Yet another report on geographic variation in Medicare spending is given to us by the Kaiser Family Foundation. (KFF Report) The report uses 2013 data and examines trends in spending and spending growth rates by county from 2007 to 2013. Across the nation average per capita Medicare beneficiary spending in 2013 was $9415. In the 20 counties with the highest spending, it was $13,149 and in the 20 with the lowest, $6726. The high ones tended to be in the Northeast, Mid-Atlantic and South-i.e. Florida; the lowest in the West. Differences in hospital spending were by far the greatest contributor to the higher spending in the top counties.
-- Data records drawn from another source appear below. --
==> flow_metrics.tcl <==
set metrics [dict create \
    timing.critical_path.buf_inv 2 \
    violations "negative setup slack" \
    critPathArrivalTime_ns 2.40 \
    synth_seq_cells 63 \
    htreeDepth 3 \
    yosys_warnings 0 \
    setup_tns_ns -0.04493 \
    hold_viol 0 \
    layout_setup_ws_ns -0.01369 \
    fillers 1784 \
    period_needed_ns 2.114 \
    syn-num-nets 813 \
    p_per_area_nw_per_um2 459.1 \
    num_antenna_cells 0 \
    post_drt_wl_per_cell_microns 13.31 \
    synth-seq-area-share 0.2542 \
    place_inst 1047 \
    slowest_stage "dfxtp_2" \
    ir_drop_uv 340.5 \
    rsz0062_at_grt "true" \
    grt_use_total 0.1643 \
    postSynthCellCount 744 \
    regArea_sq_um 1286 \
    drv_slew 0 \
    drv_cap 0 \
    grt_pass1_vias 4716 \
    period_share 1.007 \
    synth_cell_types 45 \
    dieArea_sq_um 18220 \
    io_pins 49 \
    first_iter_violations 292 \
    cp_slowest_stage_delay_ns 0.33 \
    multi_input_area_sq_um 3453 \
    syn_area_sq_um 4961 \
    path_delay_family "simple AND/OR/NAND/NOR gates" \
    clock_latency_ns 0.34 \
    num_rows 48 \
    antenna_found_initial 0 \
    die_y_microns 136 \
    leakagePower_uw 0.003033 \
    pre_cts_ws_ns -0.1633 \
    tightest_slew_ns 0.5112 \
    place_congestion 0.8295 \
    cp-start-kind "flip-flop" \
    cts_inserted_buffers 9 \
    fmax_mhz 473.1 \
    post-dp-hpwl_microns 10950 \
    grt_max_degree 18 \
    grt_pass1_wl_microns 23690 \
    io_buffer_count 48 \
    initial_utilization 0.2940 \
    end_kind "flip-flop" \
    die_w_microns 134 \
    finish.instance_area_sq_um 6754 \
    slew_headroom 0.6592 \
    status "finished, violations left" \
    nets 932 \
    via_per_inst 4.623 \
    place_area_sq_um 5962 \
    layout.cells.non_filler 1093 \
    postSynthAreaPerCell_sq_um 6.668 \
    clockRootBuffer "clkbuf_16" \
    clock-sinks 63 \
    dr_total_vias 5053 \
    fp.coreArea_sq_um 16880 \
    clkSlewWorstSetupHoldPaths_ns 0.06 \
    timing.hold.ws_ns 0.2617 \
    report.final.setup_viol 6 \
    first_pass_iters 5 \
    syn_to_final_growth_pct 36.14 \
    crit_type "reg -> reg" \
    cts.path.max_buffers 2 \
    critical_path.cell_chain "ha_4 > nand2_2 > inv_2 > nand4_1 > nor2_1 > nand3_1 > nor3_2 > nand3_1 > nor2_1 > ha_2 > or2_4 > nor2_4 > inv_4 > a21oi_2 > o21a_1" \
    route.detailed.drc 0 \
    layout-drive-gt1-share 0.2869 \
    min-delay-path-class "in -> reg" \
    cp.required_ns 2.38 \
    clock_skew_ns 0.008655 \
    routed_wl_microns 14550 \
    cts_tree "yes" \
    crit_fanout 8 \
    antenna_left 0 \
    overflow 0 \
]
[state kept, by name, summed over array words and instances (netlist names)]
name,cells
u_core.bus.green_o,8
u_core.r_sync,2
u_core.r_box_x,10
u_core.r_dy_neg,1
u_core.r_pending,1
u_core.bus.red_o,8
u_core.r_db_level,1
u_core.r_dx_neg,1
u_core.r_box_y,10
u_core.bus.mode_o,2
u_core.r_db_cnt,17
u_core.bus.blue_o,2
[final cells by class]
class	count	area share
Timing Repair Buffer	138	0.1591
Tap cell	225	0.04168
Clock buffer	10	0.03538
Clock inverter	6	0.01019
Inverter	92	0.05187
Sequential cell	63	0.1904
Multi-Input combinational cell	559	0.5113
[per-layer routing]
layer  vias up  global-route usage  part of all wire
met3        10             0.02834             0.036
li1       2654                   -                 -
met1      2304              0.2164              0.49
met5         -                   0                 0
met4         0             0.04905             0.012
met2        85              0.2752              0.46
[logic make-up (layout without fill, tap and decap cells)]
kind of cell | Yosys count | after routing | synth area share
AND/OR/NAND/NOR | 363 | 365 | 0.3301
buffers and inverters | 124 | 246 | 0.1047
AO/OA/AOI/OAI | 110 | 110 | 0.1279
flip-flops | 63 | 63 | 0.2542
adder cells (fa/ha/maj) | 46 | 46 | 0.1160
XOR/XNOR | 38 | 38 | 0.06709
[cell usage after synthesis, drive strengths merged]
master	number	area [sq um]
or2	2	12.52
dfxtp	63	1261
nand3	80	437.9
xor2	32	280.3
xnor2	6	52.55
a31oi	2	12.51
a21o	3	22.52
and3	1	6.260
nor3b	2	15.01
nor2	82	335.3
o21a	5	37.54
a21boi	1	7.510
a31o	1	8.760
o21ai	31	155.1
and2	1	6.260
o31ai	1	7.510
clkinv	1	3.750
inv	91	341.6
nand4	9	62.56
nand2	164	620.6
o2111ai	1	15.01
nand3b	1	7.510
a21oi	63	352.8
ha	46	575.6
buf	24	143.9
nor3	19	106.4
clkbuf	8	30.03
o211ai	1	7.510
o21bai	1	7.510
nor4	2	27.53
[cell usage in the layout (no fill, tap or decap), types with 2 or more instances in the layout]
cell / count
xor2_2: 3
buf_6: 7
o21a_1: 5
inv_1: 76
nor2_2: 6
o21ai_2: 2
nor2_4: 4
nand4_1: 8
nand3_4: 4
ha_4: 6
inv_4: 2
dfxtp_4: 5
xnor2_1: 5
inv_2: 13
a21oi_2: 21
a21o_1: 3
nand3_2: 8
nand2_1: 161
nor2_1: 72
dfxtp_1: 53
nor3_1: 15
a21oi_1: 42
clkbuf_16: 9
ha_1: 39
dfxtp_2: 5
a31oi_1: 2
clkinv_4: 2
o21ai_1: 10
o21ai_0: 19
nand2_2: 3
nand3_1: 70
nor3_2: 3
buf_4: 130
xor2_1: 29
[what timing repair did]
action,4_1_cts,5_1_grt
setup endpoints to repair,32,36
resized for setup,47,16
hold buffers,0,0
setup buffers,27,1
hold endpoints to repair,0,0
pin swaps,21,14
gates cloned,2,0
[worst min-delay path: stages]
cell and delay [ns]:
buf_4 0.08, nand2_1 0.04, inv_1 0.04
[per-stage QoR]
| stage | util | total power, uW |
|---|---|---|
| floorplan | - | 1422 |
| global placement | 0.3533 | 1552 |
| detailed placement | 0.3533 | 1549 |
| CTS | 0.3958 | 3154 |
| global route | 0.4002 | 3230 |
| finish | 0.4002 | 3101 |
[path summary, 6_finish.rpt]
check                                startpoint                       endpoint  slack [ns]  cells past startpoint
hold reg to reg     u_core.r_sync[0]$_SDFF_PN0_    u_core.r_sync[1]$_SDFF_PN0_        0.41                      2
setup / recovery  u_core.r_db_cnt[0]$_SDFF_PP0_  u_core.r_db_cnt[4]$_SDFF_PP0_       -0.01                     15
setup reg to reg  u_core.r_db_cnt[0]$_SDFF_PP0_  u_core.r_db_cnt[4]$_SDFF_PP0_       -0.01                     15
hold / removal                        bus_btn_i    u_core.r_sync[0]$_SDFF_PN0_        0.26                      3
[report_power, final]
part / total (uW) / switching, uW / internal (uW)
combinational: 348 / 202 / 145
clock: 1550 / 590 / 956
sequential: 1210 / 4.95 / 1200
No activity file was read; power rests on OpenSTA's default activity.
$ cat src/rtl/clkdiv_ctrl_pkg.sv
// Shared types and sizing helpers for the clock-divider configuration arbiter.
package clkdiv_ctrl_pkg;

    typedef enum logic [1:0] {
        ST_IDLE,
        ST_LOAD,
        ST_SETTLE,
        ST_ACK
    } state_t;

    // Width of a requester index; never narrower than one bit.
    function automatic int unsigned idx_width(input int unsigned n);
        return (n > 1) ? $clog2(n) : 1;
    endfunction

endpackage

$ cat src/rtl/clkdiv_config_arbiter_rr_arbiter.sv
// Combinational round-robin picker: first active request after last_grant, wrapping.
module rr_arbiter
    import clkdiv_ctrl_pkg::*;
#(
    parameter  int unsigned NUM_REQ = 4,
    localparam int unsigned IW      = idx_width(NUM_REQ)
)(
    input  logic [NUM_REQ-1:0] i_req,
    input  logic [IW-1:0]      i_last_grant,
    output logic [IW-1:0]      o_winner,
    output logic               o_valid
);

    int unsigned w_idx;

    always_comb begin
        o_winner = '0;
        o_valid  = 1'b0;
        w_idx    = 0;
        // Scan farthest-first so the candidate nearest last_grant+1 overwrites the rest.
        for (int unsigned off = NUM_REQ; off >= 1; off--) begin
            w_idx = 32'(i_last_grant) + off;
            if (w_idx >= NUM_REQ) begin
                w_idx = w_idx - NUM_REQ;
            end
            if (i_req[IW'(w_idx)]) begin
                o_winner = IW'(w_idx);
                o_valid  = 1'b1;
            end
        end
    end

endmodule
If you adjust the numbers for price differences and beneficiary health risk, the amount of difference between the top and bottom 20 counties declines from 96% to 22%. On an adjusted basis, 19 of the highest spending counties are in the south, with 14 in Texas and Louisiana alone. These high-spending counties have fewer physicians per capita and more post-acute care providers.
The average annual unadjusted growth rate in spending has been 2.2% since 2007, but the range reflects an actual decrease of .9% in the 20 lowest counties and an increase of 4.6% in the 20 highest. 15 of the counties with the lowest growth rate are in the south and declines in hospital, home health and durable medical equipment spending seem to be driving the spending slowdown. None of the counties with the lowest growth rates were in the lowest per capita spending group and none of the counties with the highest growth rates were in the top 20 counties in spending, indicating a regression to the mean at work. There were no real provider supply or demographic or health status differences that seem to be related to differences in growth rates. Counties that had high or low spending in 2007 tended, however, to keep that rank in 2013, even though their spending wasn’t growing unusually rapidly or slowly. Overall, the amount of variation in spending growth, adjusted or unadjusted, is declining.
After lots and lots of research, it is starting to appear to geographical variation research doesn’t actually tell us much that is useful and we would be better off focusing on differences in practice style at the individual physician level.